This, and the variations that are now being proposed is the most interesting idea in the last 10 years in ML, in my opinion.

The idea is to simultaneously train two neural nets. The first one, called the Discriminator — let’s denote it D(Y) — takes an input (e.g. an image) and outputs a scalar that indicates whether the image Y looks “natural” or not. In one instance of adversarial training, D(Y) can be seem as some sort of energy function that takes a low value (e.g. close to 0) when Y is a real sample (e.g. an image from a database) and a positive value when it is not (e.g. if it’s a noisy or strange looking image). The second network is called the generator, denoted G(Z), where Z is generally a vector randomly sampled in a simple distribution (e.g. Gaussian). The role of the generator is to produce images so as to train the D(Y) function to take the right shape (low values for real images, higher values for everything else). During training D is shown a real image, and adjusts its parameter to make its output lower. Then D is shown an image produced from G and adjusts its parameters to make its output D(G(Z)) larger (following the gradient of some objective predefined function). But G(Z) will train itself to produce images so as to fool D into thinking they are real. It does this by getting the gradient of D with respect to Y for each sample it produces. In other words, it’s trying to minimize the output of D while D is trying to maximize it. Hence the name adversarial training.

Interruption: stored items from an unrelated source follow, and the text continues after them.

This design comes from an exercise in tuning for small area, a short achievable clock period and few clock cycles per item on the open sky130 flow, not from production work. At most, simulation tests tie the RTL to the original design; equivalence was not proved. Power and IR drop assume default switching activity.

==> nickel: inputs <==
==> flow/design.v (excerpt) <==
module rgb_to_ycbcr_block_builder_unit (
  input  wire logic              clk_i,
  input  wire logic              rst_ni,
  input  wire logic              in_vld_i,
  output logic                   in_stall_o,
  input  wire logic              kind_i,
  input  wire logic [7:0]        red_i,
  input  wire logic [7:0]        green_i,
  input  wire logic [7:0]        blue_i,
  output logic                   out_vld_o,
  input  wire logic              out_stall_i,
  output logic                   pixel_taken_o,
  output logic                   sample_valid_o,
  output logic signed [8:0]      sample_o,
  output logic        [1:0]      block_type_o,
  output logic        [5:0]      element_index_o,
  output logic                   last_of_block_o
);
  localparam int unsigned FD = 8;      
  localparam int unsigned FW = 3;      
  localparam int unsigned TQ = 3;      
  localparam logic [1:0] T_NONE   = rybb_pkg::TOK_NONE;
  localparam logic [1:0] T_TAKEN  = rybb_pkg::TOK_TAKEN;
  ...
==> flow/config.mk <==
export PLATFORM = sky130hd
export DESIGN_NAME = rgb_to_ycbcr_block_builder_unit
export DESIGN_NICKNAME = rgb_to_ycbcr_block_builder_unit
export VERILOG_FILES = /design/flow/design.v
export SDC_FILE = /design/flow/constraint.sdc
export NUM_CORES = 4
export LEC_CHECK = 0
export CAP_MARGIN = 20
export CORE_MARGIN = 2
export CORE_UTILIZATION = 65
export CTS_CLUSTER_DIAMETER = 100
export CTS_CLUSTER_SIZE = 30
export SETUP_SLACK_MARGIN = 4.7
export SLEW_MARGIN = 20
==> flow/constraint.sdc <==
create_clock -name core_clock -period 7.0 [get_ports {clk_i}]
set_input_delay 1.4000 -clock core_clock [delete_from_list [all_inputs] [get_ports {clk_i}]]
set_output_delay 1.4000 -clock core_clock [all_outputs]
set_load 0.01 [all_outputs]
run.sh (not shown) runs the stock make flow with config.mk's settings and CLKGATE_MAP_FILE= SYNTH_SCRIPT=/design/flow/synth_recipe.tcl, a recipe that flattens the netlist after the stock synthesis.
==> inputs of amber, as changes to nickel <==
--- a/flow/design.v
+++ b/flow/design.v
@@ -16,17 +16,15 @@
   input  wire logic [7:0] b_i,
   output logic      [7:0] y_o,
   output logic      [7:0] cb_o,
   output logic      [7:0] cr_o
 );
   logic [7:0] r0, g0, b0;
-  always_ff @(posedge clk_i) begin
-    r0 <= r_i;
-    g0 <= g_i;
-    b0 <= b_i;
-  end
+  assign r0 = r_i;
+  assign g0 = g_i;
+  assign b0 = b_i;
   logic [9:0] e_m, e_s, e_c;
   assign e_m = ~{1'b0, g0, 1'b0};
   assign e_s = {2'b0, r0} ^ {2'b0, b0} ^ e_m;
   assign e_c = ({2'b0, r0} & {2'b0, b0}) | ({2'b0, r0} & e_m) | ({2'b0, b0} & e_m);
   logic [7:0] g1;
   logic [8:0] d11, d21;
@@ -305,18 +303,19 @@
       cnt_q  <= cnt_d;
     end
   end
   always_ff @(posedge clk_i) begin
     wph_q <= take_px ? 6'd0 : wph_q + 6'd1;
   end
-  logic [7:0] y_c, cb_c, cr_c;
+  logic [7:0]  y_c, cb_c, cr_c;
+  logic [23:0] ring_q [64];
   rybb_conv u_conv (
     .clk_i (clk_i),
-    .r_i   (red_i),
-    .g_i   (green_i),
-    .b_i   (blue_i),
+    .r_i   (ring_q[0][23:16]),
+    .g_i   (ring_q[0][15:8]),
+    .b_i   (ring_q[0][7:0]),
     .y_o   (y_c),
     .cb_o  (cb_c),
     .cr_o  (cr_c)
   );
   logic [3:0] wr_q;      
   logic [3:0] wlast_q;   
@@ -327,26 +326,26 @@
       wr_q <= {wr_q[2:0], take_px};
     end
   end
   always_ff @(posedge clk_i) begin
     wlast_q <= {wlast_q[2:0], cnt_last_px};
   end
-  logic [23:0] ring_q [64];
   always_ff @(posedge clk_i) begin
-    ring_q[0] <= wr_q[3] ? {cr_c, cb_c, y_c} : ring_q[63];
+    ring_q[0] <= take_px ? {red_i, green_i, blue_i} : ring_q[63];
     for (int i = 1; i < 64; i++) ring_q[i] <= ring_q[i-1];
+    ring_q[4] <= wr_q[3] ? {cr_c, cb_c, y_c} : ring_q[3];
   end
   logic          rd_act_q;    
   logic [5:0]    pos_q;       
   logic [7:0]    rn_q;        
   logic [FD-1:0] fth_q;
   logic          rd, fpop;
   logic [23:0]   tap;
   logic [7:0]    rd_byte;
-  assign rd  = rd_act_q && (pos_q[2:0] == 3'd7) && !fth_q[FD-1];
-  assign tap = ring_q[{pos_q[5:3], 3'd7}];
+  assign rd  = rd_act_q && (pos_q[2:0] == 3'd3) && !fth_q[FD-1];
+  assign tap = ring_q[{pos_q[5:3], 3'd3}];
   always_comb begin
     unique case (rn_q[7:6])
       2'd0:    rd_byte = tap[7:0];
       2'd1:    rd_byte = tap[15:8];
       default: rd_byte = tap[23:16];
     endcase
@@ -360,13 +359,13 @@
   always_ff @(posedge clk_i or negedge rst_ni) begin
     if (!rst_ni) rd_act_q <= 1'b0;
     else         rd_act_q <= rd_act_d;
   end
   always_ff @(posedge clk_i) begin
     if (wr_q[3] && wlast_q[3]) begin
-      pos_q <= 6'd63;
+      pos_q <= 6'd3;
       rn_q  <= '0;
     end else if (rd) begin
       rn_q  <= rn_q + 8'd1;
     end else begin
       pos_q <= pos_q + 6'd1;
     end
@@ -389,69 +388,57 @@
     end
   end
   logic [1:0] tq_cls_q [TQ];
   logic [7:0] tq_cnt_q [TQ];
   logic [2:0] tq_v_q;           
   logic [1:0] tcls_q;           
-  logic       h0_q, h1_q, h2_q, e1one_q;
-  assign h0_q    = (tq_cnt_q[0] == 8'd0);
-  assign h1_q    = (tq_cnt_q[0] == 8'd1);
-  assign h2_q    = (tq_cnt_q[0] == 8'd2);
-  assign e1one_q = (tq_cnt_q[1] == 8'd1);
+  logic       acc_q;            
+  logic [1:0] tok_q;            
   logic       open, tok_avail, consume;
   logic [1:0] head_cls;
-  assign head_cls  = tq_cls_q[0];
-  assign tok_avail = tq_v_q[0] && !h0_q && ((head_cls != T_SAMPLE) || fth_q[0]);
+  logic       h0, h1;
+  assign h0       = (tq_cnt_q[0] == 8'd0);
+  assign h1       = (tq_cnt_q[0] == 8'd1);
+  assign head_cls = tq_cls_q[0];
+  assign tok_avail = tq_v_q[0] && !h0 && ((head_cls != T_SAMPLE) || fth_q[0]);
   assign open      = !out_v_q || !out_stall_i;
   assign consume   = open && tok_avail;
   assign fpop      = consume && (head_cls == T_SAMPLE);
-  logic px_ext, pl_ext, extend, push_new;
-  assign px_ext   = tq_v_q[0] && !pend_q && (tcls_q == T_TAKEN);
-  assign pl_ext   = tq_v_q[0] &&  pend_q && (tcls_q == T_SAMPLE);
-  assign extend   = accept && (kind_i ? pl_ext : px_ext);
-  assign push_new = accept && !(kind_i ? pl_ext : px_ext);
+  always_ff @(posedge clk_i or negedge rst_ni) begin
+    if (!rst_ni) begin
+      acc_q <= 1'b0;
+      tok_q <= T_NONE;
+    end else begin
+      acc_q <= accept;
+      tok_q <= tok;
+    end
+  end
+  logic extend, push_new;
+  assign extend   = acc_q && tq_v_q[0] && (tcls_q == tok_q) && (tok_q != T_NONE);
+  assign push_new = acc_q && !extend;
   typedef struct packed {
     logic       retire;
     logic [2:0] v;
     logic [2:0] slot;
     logic [2:0] inc;
-    logic       h0, h1;
   } tq_step_t;
   function automatic tq_step_t tq_step(input logic ext, input logic pnew, input logic cons,
-                                       input logic [2:0] v, input logic h0, input logic h1,
-                                       input logic h2, input logic e1one);
+                                       input logic [2:0] v, input logic hz, input logic ho);
     tq_step_t st;
     logic [2:0] v_s;
     st.inc    = {3{ext}} & (v & ~{1'b0, v[2:1]});
-    st.retire = v[0] && !st.inc[0] && (h0 || (h1 && cons)) && (v[1] || pnew);
+    st.retire = v[0] && !st.inc[0] && (hz || (ho && cons)) && (v[1] || pnew);
     v_s       = st.retire ? {1'b0, v[2:1]} : v;
     st.slot   = {3{pnew}} & (~v_s & {v_s[1:0], 1'b1});
     st.v      = v_s | st.slot;
-    if (st.retire) begin
-      st.h0 = 1'b0;
-      st.h1 = v[1] ? (e1one && !st.inc[1]) : 1'b1;
-    end else if (st.slot[0]) begin
-      st.h0 = 1'b0;
-      st.h1 = 1'b1;
-    end else begin
-      st.h0 = !st.inc[0] && (h0 || (h1 && cons));
-      st.h1 = (h1 && (st.inc[0] == cons)) || (h0 && st.inc[0] && !cons) ||
-              (h2 && cons && !st.inc[0]);
-    end
     tq_step = st;
   endfunction
-  tq_step_t st_n0, st_n1, st_x0, st_x1, st_p0, st_p1, st;
-  assign st_n0 = tq_step(1'b0, 1'b0, 1'b0, tq_v_q, h0_q, h1_q, h2_q, e1one_q);
-  assign st_n1 = tq_step(1'b0, 1'b0, 1'b1, tq_v_q, h0_q, h1_q, h2_q, e1one_q);
-  assign st_x0 = tq_step(1'b1, 1'b0, 1'b0, tq_v_q, h0_q, h1_q, h2_q, e1one_q);
-  assign st_x1 = tq_step(1'b1, 1'b0, 1'b1, tq_v_q, h0_q, h1_q, h2_q, e1one_q);
-  assign st_p0 = tq_step(1'b0, 1'b1, 1'b0, tq_v_q, h0_q, h1_q, h2_q, e1one_q);
-  assign st_p1 = tq_step(1'b0, 1'b1, 1'b1, tq_v_q, h0_q, h1_q, h2_q, e1one_q);
-  assign st    = extend   ? (consume ? st_x1 : st_x0) :
-                 push_new ? (consume ? st_p1 : st_p0) :
-                            (consume ? st_n1 : st_n0);
+  tq_step_t st_c0, st_c1, st;
+  assign st_c0 = tq_step(extend, push_new, 1'b0, tq_v_q, h0, h1);
+  assign st_c1 = tq_step(extend, push_new, 1'b1, tq_v_q, h0, h1);
+  assign st    = consume ? st_c1 : st_c0;
   logic [7:0] cnt_g [TQ];
   logic [7:0] cnt0_p, cnt0_m;
   assign cnt0_p = tq_cnt_q[0] + 8'd1;
   assign cnt0_m = tq_cnt_q[0] - 8'd1;
   always_comb begin
     for (int i = 0; i < TQ; i++) cnt_g[i] = st.inc[i] ? tq_cnt_q[i] + 8'd1 : tq_cnt_q[i];
@@ -467,46 +454,53 @@
         tq_cnt_d[i] = cnt_g[i+1];
       end else begin
         tq_cls_d[i] = tq_cls_q[i];
         tq_cnt_d[i] = cnt_g[i];
       end
       if (st.slot[i]) begin
-        tq_cls_d[i] = tok;
+        tq_cls_d[i] = tok_q;
         tq_cnt_d[i] = 8'd1;
       end
     end
   end
   always_ff @(posedge clk_i) begin
     for (int i = 0; i < TQ; i++) begin
       tq_cls_q[i] <= tq_cls_d[i];
       tq_cnt_q[i] <= tq_cnt_d[i];
     end
   end
   always_ff @(posedge clk_i or negedge rst_ni) begin
     if (!rst_ni) begin
-      tq_v_q  <= '0;
-      tcls_q  <= T_NONE;
+      tq_v_q <= '0;
+      tcls_q <= T_NONE;
     end else begin
-      tq_v_q  <= st.v;
-      if (push_new) tcls_q <= tok;
+      tq_v_q <= st.v;
+      if (push_new) tcls_q <= tok_q;
     end
   end
+  logic [1:0] tcls_n;      
+  logic       px_new, pl_new;
+  assign tcls_n = push_new ? tok_q : tcls_q;
+  assign px_new = pend_q  || !((tq_v_q[0] || acc_q) && (tcls_n == T_TAKEN));
+  assign pl_new = !pend_q || !((tq_v_q[0] || acc_q) && (tcls_n == T_SAMPLE));
+  function automatic logic tq_full(input logic [2:0] v, input logic pnow, input logic pnext);
+    tq_full = v[2] || (v[1] && (pnow || pnext)) || (v[0] && pnow && pnext);
+  endfunction
   logic st_none, st_pix, st_pull;
   always_comb begin
-    st_none = tq_v_q[2] ||
+    st_none = tq_full(tq_v_q, push_new, 1'b0) ||
               (!pend_q && rd_act_d) ||
               (!pend_q && (cnt_q[5:0] != 6'd0) && (wph_q != 6'd63));
-    st_pix  = tq_v_q[2] || (tq_v_q[1] && !px_ext) ||
+    st_pix  = tq_full(tq_v_q, push_new, px_new) ||
               (!pend_q && !cnt_last_px && rd_act_d);
-    st_pull = tq_v_q[2] || (tq_v_q[1] && !pl_ext) ||
+    st_pull = tq_full(tq_v_q, push_new, pl_new) ||
               (pend_q ? (cnt_last_pl && rd_act_d)
                       : (rd_act_d || ((cnt_q[5:0] != 6'd0) && (wph_q != 6'd63))));
   end
-  always_ff @(posedge clk_i or negedge rst_ni) begin
-    if (!rst_ni) stall_q <= 1'b0;
-    else         stall_q <= !accept ? st_none : kind_i ? st_pull : st_pix;
+  always_ff @(posedge clk_i) begin
+    stall_q <= !accept ? st_none : kind_i ? st_pull : st_pix;
   end
   logic       out_v_q;
   logic [7:0] ocnt_q;
   logic       taken_q, sval_q, last_q;
   logic [8:0] smp_q;
   logic [1:0] btype_q;
SETUP_SLACK_MARGIN = 4.3   (was 4.7)
==> qor summary <==
item                                                                            nickel                      amber
Status                                                        timing/DRC/antenna clean   timing/DRC/antenna clean
Unique masters post-synth                                                           78                         80
DP HPWL                                                                       47540 um                   50130 um
Aggregate routed wire length                                                  76200 um                   75800 um
Clk_skew                                                                    0.03106 ns                 0.01936 ns
CP max-delay cell                                                sky130_fd_sc_hd__fa_1  sky130_fd_sc_hd__edfxtp_1
Total CTS buffers                                                                   72                         71
Yosys reg bits                                                                    1864                       1826
Met2 track demand over resource in global routing                               0.3303                     0.3346
Comb. pwr                                                                      3.43 mW                    2.88 mW
All-Layer GR Usage                                                              0.2028                     0.2065
Placer Congestion                                                               0.8323                     0.8615
Starting utilization of the core area                                           0.6546                     0.6578
Pre-CTS setup slack                                                           2.972 ns                   3.012 ns
Data arrival time of the worst path                                            3.20 ns                    1.23 ns
Final clock period utilization by the worst path                                0.3768                     0.3760
Multiplexer share of the synthesized area                                      0.03512                    0.04299
Proportion of netlist area held by the largest area contributor                 0.7280                     0.7179
Critical path capture point type                                                  flop             primary output
Layout multi-input combinational cell count                                        982                        991
Testbench counts of nickel, summed over its fixed seeds: cycles 39,080, items 32,768.
For amber, only the layout was checked, not whether the RTL still works.

-- re-timing with driven ports --
The results above use ideal ports. As a check the final layouts listed here were re-extracted and re-timed, cells and wires unchanged. Step 1, drivers: a clkbuf_16 drives clk_i and a buf_2 each remaining input, both assumed. Step 2, shift: input delay + t, output delay - t, t = (earliest + latest rising clock arrival at the registers) / 2. This alone moves slack from input paths to output paths. Three values: ideal, step 1, step 2; two values: the first two.
run	t, ns	setup WS [ns]	hold slack, ns	worst data-port slew with drivers (ns)	cell pins on the clock port's net
nickel	0.713	4.362 / 4.323 / 3.712	0.317 / 0.317 / 0.317	0.05	1
amber	0.699	4.368 / 4.301 / 3.823	0.324 / 0.324 / 0.324	0.05	1
After both steps every run listed still meets setup and hold. The setup slack of nickel, which loses most, moves by -0.039 ns with the drivers and by -0.650 ns with both steps.
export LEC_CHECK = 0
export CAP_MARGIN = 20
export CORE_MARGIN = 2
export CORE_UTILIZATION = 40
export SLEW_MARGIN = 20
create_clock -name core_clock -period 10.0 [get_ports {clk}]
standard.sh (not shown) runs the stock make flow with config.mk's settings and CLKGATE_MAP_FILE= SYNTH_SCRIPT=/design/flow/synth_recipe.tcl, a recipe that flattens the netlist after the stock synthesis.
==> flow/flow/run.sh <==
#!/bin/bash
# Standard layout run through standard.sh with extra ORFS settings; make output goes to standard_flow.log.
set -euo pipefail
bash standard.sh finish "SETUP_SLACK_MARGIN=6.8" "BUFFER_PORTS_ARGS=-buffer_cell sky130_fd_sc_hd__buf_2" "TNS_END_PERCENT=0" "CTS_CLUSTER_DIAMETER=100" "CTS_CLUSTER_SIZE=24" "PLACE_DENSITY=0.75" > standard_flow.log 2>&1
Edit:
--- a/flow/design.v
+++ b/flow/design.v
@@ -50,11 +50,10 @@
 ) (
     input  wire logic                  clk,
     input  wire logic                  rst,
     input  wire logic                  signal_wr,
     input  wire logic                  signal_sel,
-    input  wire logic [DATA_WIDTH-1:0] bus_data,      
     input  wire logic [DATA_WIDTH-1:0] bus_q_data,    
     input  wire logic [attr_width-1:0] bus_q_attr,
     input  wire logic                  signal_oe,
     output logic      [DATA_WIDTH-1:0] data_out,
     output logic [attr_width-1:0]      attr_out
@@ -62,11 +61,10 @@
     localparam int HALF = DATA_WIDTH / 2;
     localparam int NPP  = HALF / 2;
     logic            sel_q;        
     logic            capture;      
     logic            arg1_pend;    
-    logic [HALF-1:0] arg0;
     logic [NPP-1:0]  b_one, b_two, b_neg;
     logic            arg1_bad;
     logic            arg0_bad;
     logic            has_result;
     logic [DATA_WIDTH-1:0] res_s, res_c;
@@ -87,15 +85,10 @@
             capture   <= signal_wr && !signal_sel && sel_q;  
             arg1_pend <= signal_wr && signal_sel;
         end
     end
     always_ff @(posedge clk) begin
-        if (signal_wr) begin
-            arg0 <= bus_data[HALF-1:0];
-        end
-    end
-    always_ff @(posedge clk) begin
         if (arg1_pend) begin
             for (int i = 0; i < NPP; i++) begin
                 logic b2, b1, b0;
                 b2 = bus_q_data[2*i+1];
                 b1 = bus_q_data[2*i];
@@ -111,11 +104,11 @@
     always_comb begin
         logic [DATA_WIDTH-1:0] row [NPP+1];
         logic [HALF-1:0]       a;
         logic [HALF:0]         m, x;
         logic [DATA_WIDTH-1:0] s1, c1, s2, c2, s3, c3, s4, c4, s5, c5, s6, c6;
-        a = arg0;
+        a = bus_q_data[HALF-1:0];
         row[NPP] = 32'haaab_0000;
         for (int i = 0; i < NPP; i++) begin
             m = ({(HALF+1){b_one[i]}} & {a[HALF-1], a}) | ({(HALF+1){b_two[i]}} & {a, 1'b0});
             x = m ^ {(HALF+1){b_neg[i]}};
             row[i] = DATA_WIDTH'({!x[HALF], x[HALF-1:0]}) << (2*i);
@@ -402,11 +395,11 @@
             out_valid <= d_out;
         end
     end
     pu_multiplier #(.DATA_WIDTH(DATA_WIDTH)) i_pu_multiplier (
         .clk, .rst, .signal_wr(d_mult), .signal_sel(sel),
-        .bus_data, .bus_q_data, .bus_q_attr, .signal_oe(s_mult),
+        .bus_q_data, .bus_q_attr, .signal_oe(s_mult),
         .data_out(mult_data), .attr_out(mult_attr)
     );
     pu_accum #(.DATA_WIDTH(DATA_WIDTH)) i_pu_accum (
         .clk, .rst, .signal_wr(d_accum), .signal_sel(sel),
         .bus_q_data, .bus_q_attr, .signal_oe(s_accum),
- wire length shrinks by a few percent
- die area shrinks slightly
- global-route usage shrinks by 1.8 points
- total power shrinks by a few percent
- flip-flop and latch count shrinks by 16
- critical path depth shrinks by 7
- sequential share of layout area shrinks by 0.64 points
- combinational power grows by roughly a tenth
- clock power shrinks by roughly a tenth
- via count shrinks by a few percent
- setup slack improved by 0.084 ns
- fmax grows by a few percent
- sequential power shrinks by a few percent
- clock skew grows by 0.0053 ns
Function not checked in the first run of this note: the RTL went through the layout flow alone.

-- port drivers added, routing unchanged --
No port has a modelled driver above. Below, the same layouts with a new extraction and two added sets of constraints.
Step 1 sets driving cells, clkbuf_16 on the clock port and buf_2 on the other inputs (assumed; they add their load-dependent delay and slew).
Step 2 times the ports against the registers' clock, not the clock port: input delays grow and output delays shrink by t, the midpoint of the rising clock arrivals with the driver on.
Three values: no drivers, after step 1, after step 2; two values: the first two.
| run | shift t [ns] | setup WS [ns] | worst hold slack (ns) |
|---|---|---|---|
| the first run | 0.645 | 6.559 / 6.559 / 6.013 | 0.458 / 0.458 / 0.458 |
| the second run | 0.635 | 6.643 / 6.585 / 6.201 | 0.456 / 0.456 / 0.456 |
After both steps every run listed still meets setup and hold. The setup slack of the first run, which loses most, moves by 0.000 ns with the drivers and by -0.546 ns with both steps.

The original formulation uses a considerably more complicated probabilistic framework, but that’s the gist of it.

Why is that so interesting? It allows us to train a discriminator as an unsupervised “density estimator”, i.e. a contrast function that gives us a low value for data and higher output for everything else. This discriminator has to develop a good internal representation of the data to solve this problem properly. It can then be used as a feature extractor for a classifier, for example.

But perhaps more interestingly, the generator can be seen as parameterizing the complicated surface of real data: give it a vector Z, and it maps it to a point on the data manifold. There are papers where people do amazing things with this, like generating pictures of bedrooms, doing arithmetic on faces in the Z vector space: [man with glasses] - [man without glasses] + [woman without glasses] = [woman with glasses].

There has been a series of interesting papers from FAIR on the topic:

Denton et al. “Deep Generative Image Models using a Laplacian Pyramid of Adversarial Networks” (NIPS 2015) : https://scholar.google.com/citat
Radford et al. “Unsupervised Representation Learning with Deep Convolutional Generative Adversarial Networks” (ICLR 2015): https://scholar.google.com/citat
Mathieu et al. “Deep multi-scale video prediction beyond mean square error” : https://scholar.google.com/citat

This last one is on video prediction with adversarial training. It solves a really important issue, which is that when you train a neural net (or any other model) to predict the future, and when there are several possible futures, a network trained the traditional way (e.g. with least square) will predict the average of all the possible futures. In the case of video, it will produce a blurry mess. Adversarial training lets the system produce whatever it wants, as long as it’s within the set that the discriminator likes. This solves the “blurriness” problem when predicting under. uncertainty.

It seems like a rather technical issue, but I really think it opens the door to an entire world of possibilities.